ABOUT THIS EXERCISE |
Of all the entries below, only the lines from the one with "RegStatus) && bus.req.wdata[StInflDone];" up to and including the one with "if (wr_en && bus.req.addr == RegSrcLo)" are to be duplicated exactly.

(Beginning of DATA FOR PROCESSING)

<file path="src/design/hacd_noc_pkg.sv">
// noc packet format and whole request/response types for the accelerator front end
`default_nettype none

package hacd_noc_pkg;

  // flit width on both noc directions
  localparam int unsigned NocDataWidth = 32;

  // packet opcodes, carried in the header flit
  typedef enum logic [1:0] {
    OpRead  = 2'd0,
    OpWrite = 2'd1,
    OpAck   = 2'd2,
    OpRdata = 2'd3
  } noc_op_e;

  // header flit field positions
  localparam int unsigned HdrOpMsb   = 31;
  localparam int unsigned HdrOpLsb   = 30;
  localparam int unsigned HdrSizeBit = 29;

  // one complete request as gathered from the noc
  typedef struct packed {
    logic        write;
    logic        size64;
    logic [31:0] addr;
    logic [63:0] wdata;
  } acc_req_t;

  // one complete response before serialization
  typedef struct packed {
    logic        write;
    logic        size64;
    logic [63:0] rdata;
  } acc_rsp_t;

endpackage

`default_nettype wire

</file>
<file path="src/design/hacd_reg_pkg.sv">
// register map and register bus types of the accelerator control block
`default_nettype none

package hacd_reg_pkg;

  ////////////////////////////////////////////////////////////
  // register offsets, relative to the accelerator base
  ////////////////////////////////////////////////////////////
  localparam logic [31:0] RegCtrl   = 32'h00;
  localparam logic [31:0] RegStatus = 32'h04;
  localparam logic [31:0] RegSrcLo  = 32'h08;
  localparam logic [31:0] RegSrcHi  = 32'h0C;
  localparam logic [31:0] RegLen    = 32'h10;
  localparam logic [31:0] RegJobCnt = 32'h14;

  // ctrl start bits
  localparam int unsigned CtrlDeflStart = 0;
  localparam int unsigned CtrlInflStart = 1;

  // status bits, done bits are write-1-to-clear
  localparam int unsigned StDeflBusy = 0;
  localparam int unsigned StInflBusy = 1;
  localparam int unsigned StDeflDone = 2;
  localparam int unsigned StInflDone = 3;

  typedef struct packed {
    logic        valid;
    logic        write;
    logic [31:0] addr;
    logic [31:0] wdata;
  } reg_req_t;

  typedef struct packed {
    logic        ready;
    logic [31:0] rdata;
  } reg_rsp_t;

endpackage

`default_nettype wire

</file>
<file path="src/design/hacd_if.sv">
// internal request, register bus and response interfaces of the front end
`default_nettype none

////////////////////////////////////////////////////////////
// whole requests, receive side towards the splitter
////////////////////////////////////////////////////////////
interface acc_req_if;
  logic                   valid;
  logic                   ready;
  hacd_noc_pkg::acc_req_t data;

  modport src (
    output valid,
    output data,
    input  ready
  );

  modport dst (
    input  valid,
    input  data,
    output ready
  );
endinterface

////////////////////////////////////////////////////////////
// 32-bit register accesses
////////////////////////////////////////////////////////////
interface reg_bus_if;
  hacd_reg_pkg::reg_req_t req;
  hacd_reg_pkg::reg_rsp_t rsp;

  modport mst (
    output req,
    input  rsp
  );

  modport slv (
    input  req,
    output rsp
  );
endinterface

////////////////////////////////////////////////////////////
// whole responses, splitter towards the transmit side
////////////////////////////////////////////////////////////
interface acc_rsp_if;
  logic                   valid;
  logic                   ready;
  hacd_noc_pkg::acc_rsp_t data;

  modport src (
    output valid,
    output data,
    input  ready
  );

  modport dst (
    input  valid,
    input  data,
    output ready
  );
endinterface

`default_nettype wire

</file>
<file path="src/design/hacd_ctrl_regs.sv">
// job registers, deflate/inflate job sequencing, done flags and interrupts
`default_nettype none

module hacd_ctrl_regs #(
  parameter int unsigned LenWidth = 8
) (
  input  wire logic clk_i,
  input  wire logic rst_ni,
  reg_bus_if.slv    bus,
  output logic      infl_irq_o,
  output logic      defl_irq_o
);

  import hacd_reg_pkg::*;

  // engine index
  localparam int unsigned EngDefl = 0;
  localparam int unsigned EngInfl = 1;

  logic [31:0]                src_lo_q;
  logic [31:0]                src_hi_q;
  logic [LenWidth-1:0]        len_q;
  logic [31:0]                job_cnt_q;
  logic [1:0]                 busy_q;
  logic [1:0]                 done_q;
  logic [1:0][LenWidth-1:0]   cnt_q;
  logic [1:0]                 start;
  logic [1:0]                 clear;
  logic [1:0]                 finish;
  logic                       wr_en;
  logic [31:0]                status;

  assign wr_en = bus.req.valid & bus.req.write;

  assign start[EngDefl]  = wr_en && (bus.req.addr == RegCtrl) && bus.req.wdata[CtrlDeflStart];
  assign start[EngInfl]  = wr_en && (bus.req.addr == RegCtrl) && bus.req.wdata[CtrlInflStart];
  assign clear[EngDefl]  = wr_en && (bus.req.addr == RegStatus) && bus.req.wdata[StDeflDone];
  assign clear[EngInfl]  = wr_en && (bus.req.addr == RegStatus) && bus.req.wdata[StInflDone];

  // last busy cycle of each engine
  assign finish = busy_q & {(cnt_q[EngInfl] == '0), (cnt_q[EngDefl] == '0)};

  always_ff @(posedge clk_i or negedge rst_ni) begin
    if (!rst_ni) begin
      src_lo_q  <= '0;
      src_hi_q  <= '0;
      len_q     <= '0;
      job_cnt_q <= '0;
      busy_q    <= '0;
      done_q    <= '0;
      cnt_q     <= '0;
    end else begin
      if (wr_en && bus.req.addr == RegSrcLo) src_lo_q <= bus.req.wdata;
      if (wr_en && bus.req.addr == RegSrcHi) src_hi_q <= bus.req.wdata;
      if (wr_en && bus.req.addr == RegLen)   len_q    <= bus.req.wdata[LenWidth-1:0];
      job_cnt_q <= job_cnt_q + 32'(finish[EngDefl]) + 32'(finish[EngInfl]);

      ////////////////////////////////////////////////////////////
      // countdown engines
      ////////////////////////////////////////////////////////////
      for (int i = 0; i < 2; i++) begin
        if (busy_q[i]) begin
          // a start while busy is dropped
          if (finish[i]) begin
            busy_q[i] <= 1'b0;
          end else begin
            cnt_q[i] <= cnt_q[i] - 1'b1;
          end
        end else if (start[i]) begin
          busy_q[i] <= 1'b1;
          cnt_q[i]  <= len_q;
        end
        // finishing wins over a clear in the same cycle
        if (finish[i]) begin
          done_q[i] <= 1'b1;
        end else if (clear[i]) begin
          done_q[i] <= 1'b0;
        end
      end
    end
  end

  always_comb begin
    status             = '0;
    status[StDeflBusy] = busy_q[EngDefl];
    status[StInflBusy] = busy_q[EngInfl];
    status[StDeflDone] = done_q[EngDefl];
    status[StInflDone] = done_q[EngInfl];
  end

  // read mux, ctrl and unmapped offsets read as zero
  always_comb begin
    unique case (bus.req.addr)
      RegStatus: bus.rsp.rdata = status;
      RegSrcLo:  bus.rsp.rdata = src_lo_q;
      RegSrcHi:  bus.rsp.rdata = src_hi_q;
      RegLen:    bus.rsp.rdata = 32'(len_q);
      RegJobCnt: bus.rsp.rdata = job_cnt_q;
      default:   bus.rsp.rdata = '0;
    endcase
  end

  assign bus.rsp.ready = 1'b1;

  assign defl_irq_o = done_q[EngDefl];
  assign infl_irq_o = done_q[EngInfl];

endmodule

`default_nettype wire

</file>
<file path="src/design/hacd_noc_rx.sv">
// noc receive stage, gathers request flits into one whole request
`default_nettype none

module hacd_noc_rx (
  input  wire logic                                  clk_i,
  input  wire logic                                  rst_ni,
  input  wire logic [hacd_noc_pkg::NocDataWidth-1:0] noc_data_i,
  input  wire logic                                  noc_valid_i,
  output logic                                       noc_ready_o,
  acc_req_if.src                                     req
);

  import hacd_noc_pkg::*;

  logic [1:0]  cnt_q;
  logic [1:0]  last_cnt;
  logic        write_q;
  logic        size64_q;
  logic        valid_q;
  logic [31:0] addr_q;
  logic [63:0] wdata_q;
  logic        flit_fire;

  // stall the noc while a finished request waits downstream
  assign noc_ready_o = ~valid_q;
  assign flit_fire   = noc_valid_i & noc_ready_o;

  // header, address, then one or two data words for writes
  assign last_cnt = !write_q ? 2'd1 : (size64_q ? 2'd3 : 2'd2);

  always_ff @(posedge clk_i or negedge rst_ni) begin
    if (!rst_ni) begin
      cnt_q    <= '0;
      write_q  <= 1'b0;
      size64_q <= 1'b0;
      valid_q  <= 1'b0;
    end else begin
      if (req.valid && req.ready) begin
        valid_q <= 1'b0;
      end
      if (flit_fire) begin
        if (cnt_q == 2'd0) begin
          write_q  <= (noc_op_e'(noc_data_i[HdrOpMsb:HdrOpLsb]) == OpWrite);
          size64_q <= noc_data_i[HdrSizeBit];
          cnt_q    <= 2'd1;
        end else if (cnt_q == last_cnt) begin
          cnt_q   <= 2'd0;
          valid_q <= 1'b1;
        end else begin
          cnt_q <= cnt_q + 2'd1;
        end
      end
    end
  end

  // address and data words, low word first
  always_ff @(posedge clk_i) begin
    if (flit_fire) begin
      case (cnt_q)
        2'd1:    addr_q          <= noc_data_i;
        2'd2:    wdata_q[31:0]   <= noc_data_i;
        2'd3:    wdata_q[63:32]  <= noc_data_i;
        default: ;
      endcase
    end
  end

  assign req.valid = valid_q;
  assign req.data  = '{write: write_q, size64: size64_q, addr: addr_q, wdata: wdata_q};

endmodule

`default_nettype wire

</file>
<file path="src/design/hacd_noc_tx.sv">
// noc transmit stage, serializes responses into flits under back-pressure
`default_nettype none

module hacd_noc_tx (
  input  wire logic                                  clk_i,
  input  wire logic                                  rst_ni,
  acc_rsp_if.dst                                     rsp,
  output logic [hacd_noc_pkg::NocDataWidth-1:0]      noc_data_o,
  output logic                                       noc_valid_o,
  input  wire logic                                  noc_ready_i
);

  import hacd_noc_pkg::*;

  logic        busy_q;
  logic [1:0]  idx_q;
  logic [1:0]  last_idx;
  logic        write_q;
  logic        size64_q;
  logic [63:0] rdata_q;
  logic [NocDataWidth-1:0] hdr;

  // take a new response only when idle
  assign rsp.ready   = ~busy_q;
  assign noc_valid_o = busy_q;

  // ack is header only, rdata carries one or two words
  assign last_idx = write_q ? 2'd0 : (size64_q ? 2'd2 : 2'd1);

  always_comb begin
    hdr                     = '0;
    hdr[HdrOpMsb:HdrOpLsb]  = write_q ? OpAck : OpRdata;
    hdr[HdrSizeBit]         = size64_q;
  end

  always_comb begin
    unique case (idx_q)
      2'd1:    noc_data_o = rdata_q[31:0];
      2'd2:    noc_data_o = rdata_q[63:32];
      default: noc_data_o = hdr;
    endcase
  end

  always_ff @(posedge clk_i or negedge rst_ni) begin
    if (!rst_ni) begin
      busy_q <= 1'b0;
      idx_q  <= '0;
    end else if (rsp.valid && rsp.ready) begin
      busy_q <= 1'b1;
      idx_q  <= '0;
    end else if (noc_valid_o && noc_ready_i) begin
      if (idx_q == last_idx) begin
        busy_q <= 1'b0;
      end else begin
        idx_q <= idx_q + 2'd1;
      end
    end
  end

  always_ff @(posedge clk_i) begin
    if (rsp.valid && rsp.ready) begin
      write_q  <= rsp.data.write;
      size64_q <= rsp.data.size64;
      rdata_q  <= rsp.data.rdata;
    end
  end

endmodule

`default_nettype wire

</file>
<file path="src/design/hacd_pipe_reg.sv">
// one-entry valid/ready pipeline stage for any payload type
`default_nettype none

module hacd_pipe_reg #(
  parameter type payload_t = logic
) (
  input  wire logic clk_i,
  input  wire logic rst_ni,
  input  wire logic valid_i,
  output logic      ready_o,
  input  payload_t  data_i,
  output logic      valid_o,
  input  wire logic ready_i,
  output payload_t  data_o
);

  logic     valid_q;
  payload_t data_q;

  // free, or emptying in this very cycle
  assign ready_o = ~valid_q | ready_i;

  always_ff @(posedge clk_i or negedge rst_ni) begin
    if (!rst_ni) begin
      valid_q <= 1'b0;
    end else if (ready_o) begin
      valid_q <= valid_i;
    end
  end

  always_ff @(posedge clk_i) begin
    if (valid_i && ready_o) begin
      data_q <= data_i;
    end
  end

  assign valid_o = valid_q;
  assign data_o  = data_q;

endmodule

`default_nettype wire

</file>
<file path="src/design/hacd_top.sv">
// register front end of the compression accelerator, noc in to noc out
`default_nettype none

module hacd_top #(
  parameter logic [31:0] HacdBase = 32'h4000_0000,
  parameter int unsigned LenWidth = 8
) (
  input  wire logic                                  clk_i,
  input  wire logic                                  rst_ni,
  input  wire logic [hacd_noc_pkg::NocDataWidth-1:0] noc_in_data_i,
  input  wire logic                                  noc_in_valid_i,
  output logic                                       noc_in_ready_o,
  output logic [hacd_noc_pkg::NocDataWidth-1:0]      noc_out_data_o,
  output logic                                       noc_out_valid_o,
  input  wire logic                                  noc_out_ready_i,
  output logic                                       infl_irq_o,
  output logic                                       defl_irq_o
);

  import hacd_noc_pkg::*;

  acc_req_if rx_req ();
  acc_req_if split_req ();
  reg_bus_if reg_bus ();
  acc_rsp_if split_rsp ();
  acc_rsp_if tx_rsp ();

  ////////////////////////////////////////////////////////////
  // request path
  ////////////////////////////////////////////////////////////
  hacd_noc_rx i_noc_rx (
    .clk_i       ( clk_i          ),
    .rst_ni      ( rst_ni         ),
    .noc_data_i  ( noc_in_data_i  ),
    .noc_valid_i ( noc_in_valid_i ),
    .noc_ready_o ( noc_in_ready_o ),
    .req         ( rx_req.src     )
  );

  hacd_pipe_reg #(
    .payload_t ( acc_req_t )
  ) i_req_pipe (
    .clk_i   ( clk_i           ),
    .rst_ni  ( rst_ni          ),
    .valid_i ( rx_req.valid    ),
    .ready_o ( rx_req.ready    ),
    .data_i  ( rx_req.data     ),
    .valid_o ( split_req.valid ),
    .ready_i ( split_req.ready ),
    .data_o  ( split_req.data  )
  );

  hacd_word_split #(
    .HacdBase ( HacdBase )
  ) i_word_split (
    .clk_i  ( clk_i          ),
    .rst_ni ( rst_ni         ),
    .req    ( split_req.dst  ),
    .bus    ( reg_bus.mst    ),
    .rsp    ( split_rsp.src  )
  );

  hacd_ctrl_regs #(
    .LenWidth ( LenWidth )
  ) i_ctrl_regs (
    .clk_i      ( clk_i       ),
    .rst_ni     ( rst_ni      ),
    .bus        ( reg_bus.slv ),
    .infl_irq_o ( infl_irq_o  ),
    .defl_irq_o ( defl_irq_o  )
  );

  ////////////////////////////////////////////////////////////
  // response path
  ////////////////////////////////////////////////////////////
  hacd_pipe_reg #(
    .payload_t ( acc_rsp_t )
  ) i_rsp_pipe (
    .clk_i   ( clk_i           ),
    .rst_ni  ( rst_ni          ),
    .valid_i ( split_rsp.valid ),
    .ready_o ( split_rsp.ready ),
    .data_i  ( split_rsp.data  ),
    .valid_o ( tx_rsp.valid    ),
    .ready_i ( tx_rsp.ready    ),
    .data_o  ( tx_rsp.data     )
  );

  hacd_noc_tx i_noc_tx (
    .clk_i       ( clk_i           ),
    .rst_ni      ( rst_ni          ),
    .rsp         ( tx_rsp.dst      ),
    .noc_data_o  ( noc_out_data_o  ),
    .noc_valid_o ( noc_out_valid_o ),
    .noc_ready_i ( noc_out_ready_i )
  );

endmodule

`default_nettype wire

</file>
<file path="src/design/hacd_word_split.sv">
// address translation and split of each request into 32-bit register accesses
`default_nettype none

module hacd_word_split #(
  parameter logic [31:0] HacdBase = 32'h0000_0000
) (
  input  wire logic clk_i,
  input  wire logic rst_ni,
  acc_req_if.dst    req,
  reg_bus_if.mst    bus,
  acc_rsp_if.src    rsp
);

  typedef enum logic [1:0] {Idle, Second, Resp} state_e;

  state_e      state_d, state_q;
  logic [31:0] offset;
  logic        lo_en;
  logic        hi_en;
  logic [31:0] lo_q;
  logic [31:0] hi_q;
  logic        write_q;
  logic        size64_q;

  // offset inside the register block
  assign offset = req.data.addr - HacdBase;

  always_comb begin
    state_d       = state_q;
    req.ready     = 1'b0;
    rsp.valid     = 1'b0;
    lo_en         = 1'b0;
    hi_en         = 1'b0;
    bus.req.valid = 1'b0;
    bus.req.write = req.data.write;
    bus.req.addr  = offset;
    bus.req.wdata = req.data.wdata[31:0];

    unique case (state_q)
      Idle: begin
        if (req.valid && bus.rsp.ready) begin
          bus.req.valid = 1'b1;
          lo_en         = 1'b1;
          // a 64-bit access needs the high word in the next cycle
          if (req.data.size64) begin
            state_d = Second;
          end else begin
            req.ready = 1'b1;
            state_d   = Resp;
          end
        end
      end
      // high word at the next register
      Second: begin
        bus.req.addr  = offset + 32'h4;
        bus.req.wdata = req.data.wdata[63:32];
        if (bus.rsp.ready) begin
          bus.req.valid = 1'b1;
          hi_en         = 1'b1;
          req.ready     = 1'b1;
          state_d       = Resp;
        end
      end
      Resp: begin
        rsp.valid = 1'b1;
        if (rsp.ready) begin
          state_d = Idle;
        end
      end
      default: state_d = Idle;
    endcase
  end

  always_ff @(posedge clk_i or negedge rst_ni) begin
    if (!rst_ni) begin
      state_q <= Idle;
    end else begin
      state_q <= state_d;
    end
  end

  // read words and response kind
  always_ff @(posedge clk_i) begin
    if (lo_en) begin
      lo_q     <= bus.rsp.rdata;
      hi_q     <= '0;
      write_q  <= req.data.write;
      size64_q <= req.data.size64;
    end
    if (hi_en) begin
      hi_q <= bus.rsp.rdata;
    end
  end

  assign rsp.data = '{write: write_q, size64: size64_q, rdata: {hi_q, lo_q}};

endmodule

`default_nettype wire

</file>
<file path="config.mk">
export PLATFORM = sky130hd
export DESIGN_NAME = hacd_top
export DESIGN_NICKNAME = d
export VERILOG_FILES = /design/src/design/hacd_noc_pkg.sv /design/src/design/hacd_reg_pkg.sv /design/src/design/hacd_if.sv /design/src/design/hacd_ctrl_regs.sv /design/src/design/hacd_noc_rx.sv /design/src/design/hacd_noc_tx.sv /design/src/design/hacd_pipe_reg.sv /design/src/design/hacd_top.sv /design/src/design/hacd_word_split.sv
export SDC_FILE = /design/constraint.sdc
export NUM_CORES = 1
export LEC_CHECK = 0
export BUFFER_PORTS_ARGS = -buffer_cell sky130_fd_sc_hd__clkbuf_2
export CORE_MARGIN = 8
export CORE_UTILIZATION = 55
export DETAILED_ROUTE_END_ITERATION = 7
export PLACE_DENSITY = 0.72
export SETUP_SLACK_MARGIN = 0.5
export SKIP_LAST_GASP = 1
export SYNTH_ARGS = -nofsm -noshare
export SYNTH_HDL_FRONTEND = slang
export SYNTH_SLANG_ARGS = --single-unit
</file>
<file path="constraint.sdc">
create_clock -name clk_i -period 9.5 [get_ports clk_i]
set_input_delay 1.9 -clock clk_i [delete_from_list [all_inputs] [get_ports clk_i]]
set_output_delay 1.9 -clock clk_i [all_outputs]
set_load 0.01 [all_outputs]
</file>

(End of DATA FOR PROCESSING)

RESULT OF THE EXERCISE |
  assign clear[EngInfl]  = wr_en && (bus.req.addr == RegStatus) && bus.req.wdata[StInflDone];

  // last busy cycle of each engine
  assign finish = busy_q & {(cnt_q[EngInfl] == '0), (cnt_q[EngDefl] == '0)};

  always_ff @(posedge clk_i or negedge rst_ni) begin
    if (!rst_ni) begin
      src_lo_q  <= '0;
      src_hi_q  <= '0;
      len_q     <= '0;
      job_cnt_q <= '0;
      busy_q    <= '0;
      done_q    <= '0;
      cnt_q     <= '0;
    end else begin
      if (wr_en && bus.req.addr == RegSrcLo) src_lo_q <= bus.req.wdata;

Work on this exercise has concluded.